Agents
LLM-backed entities running the pipeline.
LLM-backed entities that run the incident pipeline. Each agent has a trust level, a role set, an LLM provider/model binding, and a system prompt.
List
Route: /agents
Role gating: read for all; create / edit / delete require admin.
Card grid with name, enabled toggle, LLM provider/model, trust level, assigned roles, and a token-usage progress bar against the configured budget.
Create
Modal collects:
- Name and description.
- LLM provider (
openai/deepseek/anthropic/kimi/llamacpp/vllm) and model. - Trust level —
autonomous,supervised,manual. Determines the approval gate; see below. - Role checkboxes — which pipeline stages this agent can handle:
triage,diagnose,validate,execute,review. - Patrol interval (minutes).
- Monthly token budget.
Detail
Route: /agents/{id}
Role gating: admin.
Configuration panel with the following sections.
Identity
Name, description.
LLM
Provider, model, Refresh Models button (pulls the live model list from the provider), temperature, max tokens, reasoning toggle for reasoning-capable models.
Pipeline
Trust level, role checkboxes, patrol interval, token budget.
System prompt
Free-form custom prompt prepended to every stage.
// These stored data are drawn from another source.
### src/rtl/mux8_rr_sched.sv
// ---------------------------------------------------------------------------
// mux8_rr_sched
//   Round-robin scheduler that shares a single 8:1 bit mux among eight
//   requesters. A requester keeps the grant until it drops its request or
//   has held it for MAX_HOLD consecutive cycles. Handover to the next
//   requester happens on the same edge, so there is no idle gap. The
//   selected data bit is registered together with a valid flag.
//
// Ports
//   clk    in   1  rising-edge clock
//   rst_n  in   1  asynchronous active-low reset
//   req    in   8  request per requester (bit k = requester k)
//   din    in   8  data bit per requester (mux inputs)
//   gnt    out  8  registered one-hot grant, zero when idle
//   sel    out  3  registered mux select (index of granted requester)
//   busy   out  1  high while a grant is active
//   y      out  1  registered din[sel], sampled while granted
//   y_vld  out  1  high when y holds a sample taken during a grant
// ---------------------------------------------------------------------------
module mux8_rr_sched #(
   parameter int MAX_HOLD = 4,
   parameter int CNTW     = 4
) (
   input  logic       clk,
   input  logic       rst_n,
   input  logic [7:0] req,
   input  logic [7:0] din,
   output logic [7:0] gnt,
   output logic [2:0] sel,
   output logic       busy,
   output logic       y,
   output logic       y_vld
);

   typedef enum logic {IDLE, GRANT} state_t;

   localparam logic [CNTW-1:0] HOLD_LIMIT = CNTW'(MAX_HOLD);

   state_t            state, state_nxt;
   logic [7:0]        gnt_nxt;
   logic [2:0]        sel_nxt;
   logic [2:0]        ptr, ptr_nxt;
   logic [CNTW-1:0]   hcnt, hcnt_nxt;
   logic              y_nxt, y_vld_nxt;
   logic [2:0]        scan_base;
   logic [2:0]        scan_idx;
   logic [2:0]        win_idx;
   logic              win_found;
   logic              release_now;

   // Round-robin search. In IDLE the scan starts at the stored pointer; in
   // GRANT it starts one past the current owner, which is exactly the value
   // the pointer takes on a release, so the current owner is still eligible
   // but is the last candidate examined. Scanning from the far end down lets
   // the closest requester to the base overwrite the others.
   always_comb begin
      scan_base = (state == GRANT) ? sel + 3'd1 : ptr;
      scan_idx  = 3'd0;
      win_idx   = 3'd0;
      win_found = 1'b0;
      for (int i = 7; i >= 0; i--) begin
         scan_idx = scan_base + 3'(i);
         if (req[scan_idx]) begin
            win_found = 1'b1;
            win_idx   = scan_idx;
         end
      end
   end

   // The owner lets go either voluntarily (request dropped) or because its
   // hold budget is used up.
   assign release_now = (state == GRANT) && (!req[sel] || (hcnt == HOLD_LIMIT));

   // Next-state and next-output logic. Everything defaults to holding its
   // value; IDLE only watches for a winner, GRANT samples the mux every cycle
   // and either keeps counting or hands over / goes idle on release.
   always_comb begin
      state_nxt = state;
      gnt_nxt   = gnt;
      sel_nxt   = sel;
      ptr_nxt   = ptr;
      hcnt_nxt  = hcnt;
      y_nxt     = y;
      y_vld_nxt = y_vld;
      case (state)
         IDLE: begin
            y_vld_nxt = 1'b0;
            if (win_found) begin
               state_nxt = GRANT;
               gnt_nxt   = 8'b1 << win_idx;
               sel_nxt   = win_idx;
               hcnt_nxt  = CNTW'(1);
            end
         end
         GRANT: begin
            y_nxt     = din[sel];
            y_vld_nxt = 1'b1;
            if (release_now) begin
               ptr_nxt = sel + 3'd1;
               if (win_found) begin
                  gnt_nxt  = 8'b1 << win_idx;
                  sel_nxt  = win_idx;
                  hcnt_nxt = CNTW'(1);
               end else begin
                  state_nxt = IDLE;
                  gnt_nxt   = 8'b0;
                  hcnt_nxt  = '0;
               end
            end else begin
               hcnt_nxt = hcnt + CNTW'(1);
            end
         end
         default: begin
            state_nxt = IDLE;
            gnt_nxt   = 8'b0;
            hcnt_nxt  = '0;
         end
      endcase
   end

   // State and output registers. Reset clears everything at once, including
   // the round-robin pointer, even in the middle of a grant.
   always_ff @(posedge clk or negedge rst_n) begin
      if (!rst_n) begin
         state <= IDLE;
         gnt   <= 8'b0;
         sel   <= 3'd0;
         ptr   <= 3'd0;
         hcnt  <= '0;
         y     <= 1'b0;
         y_vld <= 1'b0;
      end else begin
         state <= state_nxt;
         gnt   <= gnt_nxt;
         sel   <= sel_nxt;
         ptr   <= ptr_nxt;
         hcnt  <= hcnt_nxt;
         y     <= y_nxt;
         y_vld <= y_vld_nxt;
      end
   end

   assign busy = (state == GRANT);

endmodule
If set, this overrides the default Jinja templates for this agent.
Skills
Markdown knowledge modules currently assigned to the agent. Remove button per row plus a dropdown to add more.
Stats (read-only)
- Incidents resolved.
- Currently active incidents.
- Tokens used this period.
- Budget remaining.
Trust gate
Trust level interacts with each recipe's risk level via the
should_request_approval server-side gate.
| Trust × risk | low | medium | high |
|---|---|---|---|
autonomous | auto | approval | approval |
supervised | approval | approval | approval |
manual | approval | approval | approval |
The LLM cannot self-approve. Risk classification on a recipe is the operator's responsibility, not the agent's.